**Dataset entries**
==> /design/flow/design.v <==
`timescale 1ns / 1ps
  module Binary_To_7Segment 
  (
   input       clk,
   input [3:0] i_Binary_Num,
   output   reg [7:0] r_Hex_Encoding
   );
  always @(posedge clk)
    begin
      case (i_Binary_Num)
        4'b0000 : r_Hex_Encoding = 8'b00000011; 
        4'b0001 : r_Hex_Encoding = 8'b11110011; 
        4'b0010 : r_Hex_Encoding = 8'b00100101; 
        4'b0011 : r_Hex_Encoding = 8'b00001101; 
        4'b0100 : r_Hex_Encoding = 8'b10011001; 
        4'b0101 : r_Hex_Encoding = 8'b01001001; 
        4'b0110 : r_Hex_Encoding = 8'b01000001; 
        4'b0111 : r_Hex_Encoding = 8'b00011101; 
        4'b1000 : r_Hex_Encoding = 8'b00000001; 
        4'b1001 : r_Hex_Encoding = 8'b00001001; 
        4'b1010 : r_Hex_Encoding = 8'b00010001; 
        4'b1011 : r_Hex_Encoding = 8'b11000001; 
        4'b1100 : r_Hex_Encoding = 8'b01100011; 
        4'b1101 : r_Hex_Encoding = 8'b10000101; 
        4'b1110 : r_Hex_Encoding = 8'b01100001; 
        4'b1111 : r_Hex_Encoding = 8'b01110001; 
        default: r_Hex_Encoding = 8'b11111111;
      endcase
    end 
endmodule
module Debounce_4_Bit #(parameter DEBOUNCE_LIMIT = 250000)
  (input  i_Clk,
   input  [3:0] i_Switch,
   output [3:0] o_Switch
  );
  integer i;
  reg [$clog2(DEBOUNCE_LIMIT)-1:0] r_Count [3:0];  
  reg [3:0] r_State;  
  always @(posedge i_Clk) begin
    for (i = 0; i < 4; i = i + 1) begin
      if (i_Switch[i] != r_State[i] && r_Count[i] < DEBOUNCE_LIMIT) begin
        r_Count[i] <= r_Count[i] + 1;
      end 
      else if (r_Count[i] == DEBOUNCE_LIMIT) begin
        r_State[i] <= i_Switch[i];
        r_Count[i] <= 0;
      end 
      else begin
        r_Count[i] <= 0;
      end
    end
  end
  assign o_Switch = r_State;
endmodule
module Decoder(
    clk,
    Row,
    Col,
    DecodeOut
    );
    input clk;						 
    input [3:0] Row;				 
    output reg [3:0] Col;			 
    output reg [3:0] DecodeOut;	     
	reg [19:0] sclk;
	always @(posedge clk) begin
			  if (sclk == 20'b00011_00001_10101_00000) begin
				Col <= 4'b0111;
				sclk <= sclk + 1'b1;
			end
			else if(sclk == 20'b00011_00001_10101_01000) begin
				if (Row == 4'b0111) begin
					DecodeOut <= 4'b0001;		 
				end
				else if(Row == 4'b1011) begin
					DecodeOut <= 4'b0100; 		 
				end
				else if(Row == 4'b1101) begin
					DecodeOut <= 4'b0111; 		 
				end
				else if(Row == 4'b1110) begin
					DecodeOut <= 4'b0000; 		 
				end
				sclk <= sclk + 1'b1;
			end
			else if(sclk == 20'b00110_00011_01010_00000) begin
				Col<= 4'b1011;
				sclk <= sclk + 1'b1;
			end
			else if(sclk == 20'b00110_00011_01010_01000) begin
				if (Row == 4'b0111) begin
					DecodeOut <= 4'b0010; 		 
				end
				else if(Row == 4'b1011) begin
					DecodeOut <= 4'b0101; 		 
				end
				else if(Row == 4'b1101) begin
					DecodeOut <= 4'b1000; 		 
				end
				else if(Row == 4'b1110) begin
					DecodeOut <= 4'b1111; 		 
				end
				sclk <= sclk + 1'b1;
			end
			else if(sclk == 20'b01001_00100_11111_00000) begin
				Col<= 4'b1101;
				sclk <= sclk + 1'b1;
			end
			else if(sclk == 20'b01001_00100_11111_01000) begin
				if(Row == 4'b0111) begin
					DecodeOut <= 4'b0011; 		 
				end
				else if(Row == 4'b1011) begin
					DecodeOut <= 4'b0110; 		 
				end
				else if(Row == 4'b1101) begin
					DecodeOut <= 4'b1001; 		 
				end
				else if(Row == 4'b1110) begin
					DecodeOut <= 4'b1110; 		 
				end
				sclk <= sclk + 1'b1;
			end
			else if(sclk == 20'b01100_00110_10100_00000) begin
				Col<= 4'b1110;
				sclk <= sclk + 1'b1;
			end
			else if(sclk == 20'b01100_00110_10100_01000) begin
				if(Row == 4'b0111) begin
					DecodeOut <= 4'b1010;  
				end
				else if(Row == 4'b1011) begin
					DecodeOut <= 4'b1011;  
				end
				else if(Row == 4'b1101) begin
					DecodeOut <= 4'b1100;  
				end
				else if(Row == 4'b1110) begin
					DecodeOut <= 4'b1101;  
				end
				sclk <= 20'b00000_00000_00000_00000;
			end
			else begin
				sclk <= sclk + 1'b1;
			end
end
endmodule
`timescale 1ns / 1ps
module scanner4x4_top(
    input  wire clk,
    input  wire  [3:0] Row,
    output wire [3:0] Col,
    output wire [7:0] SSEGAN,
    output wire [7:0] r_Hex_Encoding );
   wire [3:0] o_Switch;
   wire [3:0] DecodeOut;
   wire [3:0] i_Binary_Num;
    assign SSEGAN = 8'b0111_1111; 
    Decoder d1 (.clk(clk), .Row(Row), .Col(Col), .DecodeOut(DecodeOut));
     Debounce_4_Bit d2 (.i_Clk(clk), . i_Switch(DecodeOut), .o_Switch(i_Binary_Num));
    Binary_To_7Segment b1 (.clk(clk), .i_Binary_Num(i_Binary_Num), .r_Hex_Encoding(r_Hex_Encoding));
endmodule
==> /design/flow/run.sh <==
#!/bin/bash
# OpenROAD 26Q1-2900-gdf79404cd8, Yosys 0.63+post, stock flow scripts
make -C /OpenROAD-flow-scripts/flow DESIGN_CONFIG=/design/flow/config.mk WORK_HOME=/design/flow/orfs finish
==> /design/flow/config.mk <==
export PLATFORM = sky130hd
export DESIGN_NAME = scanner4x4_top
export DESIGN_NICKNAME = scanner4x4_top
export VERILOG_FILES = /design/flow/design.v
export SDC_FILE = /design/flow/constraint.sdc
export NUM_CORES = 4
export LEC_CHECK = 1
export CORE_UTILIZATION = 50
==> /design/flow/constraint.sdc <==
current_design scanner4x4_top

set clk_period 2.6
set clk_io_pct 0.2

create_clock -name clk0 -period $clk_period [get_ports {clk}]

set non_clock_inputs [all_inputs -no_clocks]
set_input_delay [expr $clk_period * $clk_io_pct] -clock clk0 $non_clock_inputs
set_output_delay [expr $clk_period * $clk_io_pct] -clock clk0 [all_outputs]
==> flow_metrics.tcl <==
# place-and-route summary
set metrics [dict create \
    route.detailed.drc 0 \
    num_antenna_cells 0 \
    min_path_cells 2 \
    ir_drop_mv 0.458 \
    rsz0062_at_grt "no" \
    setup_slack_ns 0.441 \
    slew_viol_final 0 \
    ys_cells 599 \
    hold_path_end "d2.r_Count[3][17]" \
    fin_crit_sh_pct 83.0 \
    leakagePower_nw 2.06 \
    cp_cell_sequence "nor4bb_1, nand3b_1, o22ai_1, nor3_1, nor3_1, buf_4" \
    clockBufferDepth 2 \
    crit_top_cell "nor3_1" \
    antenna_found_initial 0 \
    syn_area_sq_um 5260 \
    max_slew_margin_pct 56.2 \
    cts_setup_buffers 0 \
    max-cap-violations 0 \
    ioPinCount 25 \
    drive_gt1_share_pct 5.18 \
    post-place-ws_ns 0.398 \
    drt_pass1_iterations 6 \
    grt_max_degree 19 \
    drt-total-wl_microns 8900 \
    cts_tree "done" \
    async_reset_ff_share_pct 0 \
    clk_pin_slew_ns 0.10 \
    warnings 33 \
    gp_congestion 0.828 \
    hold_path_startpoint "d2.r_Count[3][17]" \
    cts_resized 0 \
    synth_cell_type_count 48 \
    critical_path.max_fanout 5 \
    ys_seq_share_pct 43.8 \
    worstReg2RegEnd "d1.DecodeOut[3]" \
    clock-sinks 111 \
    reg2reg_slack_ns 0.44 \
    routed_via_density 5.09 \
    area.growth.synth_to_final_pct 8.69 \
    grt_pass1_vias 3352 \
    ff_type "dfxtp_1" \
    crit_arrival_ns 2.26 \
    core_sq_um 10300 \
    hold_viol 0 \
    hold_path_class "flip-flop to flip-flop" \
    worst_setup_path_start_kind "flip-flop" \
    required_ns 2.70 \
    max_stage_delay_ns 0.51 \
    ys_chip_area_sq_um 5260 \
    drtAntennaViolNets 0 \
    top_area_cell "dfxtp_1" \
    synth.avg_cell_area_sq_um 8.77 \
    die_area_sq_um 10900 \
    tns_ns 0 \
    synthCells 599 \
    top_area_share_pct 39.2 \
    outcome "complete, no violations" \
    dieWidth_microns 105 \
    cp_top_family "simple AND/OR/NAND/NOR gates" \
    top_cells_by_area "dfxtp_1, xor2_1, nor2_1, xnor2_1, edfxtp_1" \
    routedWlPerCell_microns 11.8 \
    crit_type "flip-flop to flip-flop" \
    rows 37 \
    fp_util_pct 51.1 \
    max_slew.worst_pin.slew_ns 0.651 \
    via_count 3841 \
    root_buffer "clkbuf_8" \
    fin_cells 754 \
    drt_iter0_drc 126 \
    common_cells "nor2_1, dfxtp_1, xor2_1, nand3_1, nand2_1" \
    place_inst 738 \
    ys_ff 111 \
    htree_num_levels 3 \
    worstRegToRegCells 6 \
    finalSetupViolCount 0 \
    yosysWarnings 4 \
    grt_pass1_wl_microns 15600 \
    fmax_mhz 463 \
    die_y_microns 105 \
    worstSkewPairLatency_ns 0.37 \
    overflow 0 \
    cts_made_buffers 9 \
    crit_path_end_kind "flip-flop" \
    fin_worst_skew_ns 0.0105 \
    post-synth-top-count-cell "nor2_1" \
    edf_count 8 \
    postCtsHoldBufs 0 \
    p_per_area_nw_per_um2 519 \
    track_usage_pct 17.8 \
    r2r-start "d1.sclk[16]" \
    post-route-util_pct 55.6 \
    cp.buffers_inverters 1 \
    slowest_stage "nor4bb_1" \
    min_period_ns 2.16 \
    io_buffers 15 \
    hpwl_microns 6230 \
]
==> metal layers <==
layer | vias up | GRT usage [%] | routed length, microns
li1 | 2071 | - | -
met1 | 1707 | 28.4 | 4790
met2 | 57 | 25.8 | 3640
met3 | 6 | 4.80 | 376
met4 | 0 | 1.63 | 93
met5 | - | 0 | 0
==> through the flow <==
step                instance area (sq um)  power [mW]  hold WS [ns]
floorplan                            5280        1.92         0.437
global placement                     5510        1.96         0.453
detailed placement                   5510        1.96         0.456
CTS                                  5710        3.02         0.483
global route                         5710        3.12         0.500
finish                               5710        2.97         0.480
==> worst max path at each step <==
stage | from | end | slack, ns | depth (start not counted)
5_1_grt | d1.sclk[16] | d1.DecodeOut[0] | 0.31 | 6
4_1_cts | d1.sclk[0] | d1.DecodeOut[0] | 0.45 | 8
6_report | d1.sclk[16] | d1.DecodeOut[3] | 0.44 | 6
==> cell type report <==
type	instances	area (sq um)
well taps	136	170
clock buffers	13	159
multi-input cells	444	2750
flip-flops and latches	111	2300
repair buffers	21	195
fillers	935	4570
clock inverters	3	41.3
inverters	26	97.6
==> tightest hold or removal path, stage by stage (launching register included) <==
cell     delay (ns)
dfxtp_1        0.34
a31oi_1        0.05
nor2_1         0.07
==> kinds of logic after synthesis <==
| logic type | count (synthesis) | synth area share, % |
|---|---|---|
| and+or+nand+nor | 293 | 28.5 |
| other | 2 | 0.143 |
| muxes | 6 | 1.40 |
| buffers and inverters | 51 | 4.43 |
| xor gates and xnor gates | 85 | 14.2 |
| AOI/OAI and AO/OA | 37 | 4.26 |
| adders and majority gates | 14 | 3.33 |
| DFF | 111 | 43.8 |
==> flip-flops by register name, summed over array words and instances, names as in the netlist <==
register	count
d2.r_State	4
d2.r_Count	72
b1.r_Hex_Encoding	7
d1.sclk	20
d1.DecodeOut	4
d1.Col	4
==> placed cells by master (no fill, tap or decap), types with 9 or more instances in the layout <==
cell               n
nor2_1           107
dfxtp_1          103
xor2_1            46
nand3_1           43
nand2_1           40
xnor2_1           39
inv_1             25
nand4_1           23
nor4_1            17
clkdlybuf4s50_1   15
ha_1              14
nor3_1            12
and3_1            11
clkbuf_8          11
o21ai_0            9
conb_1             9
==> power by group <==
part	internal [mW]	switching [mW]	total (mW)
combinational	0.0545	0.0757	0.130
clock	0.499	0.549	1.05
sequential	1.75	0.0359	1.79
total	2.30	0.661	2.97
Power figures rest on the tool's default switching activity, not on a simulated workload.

**Problem to solve**
Find the word "wire" in the entries. Copy each line that holds it.

**Task response**
    input  wire clk,
    input  wire  [3:0] Row,
    output wire [3:0] Col,
    output wire [7:0] SSEGAN,
    output wire [7:0] r_Hex_Encoding );
   wire [3:0] o_Switch;
   wire [3:0] DecodeOut;
   wire [3:0] i_Binary_Num;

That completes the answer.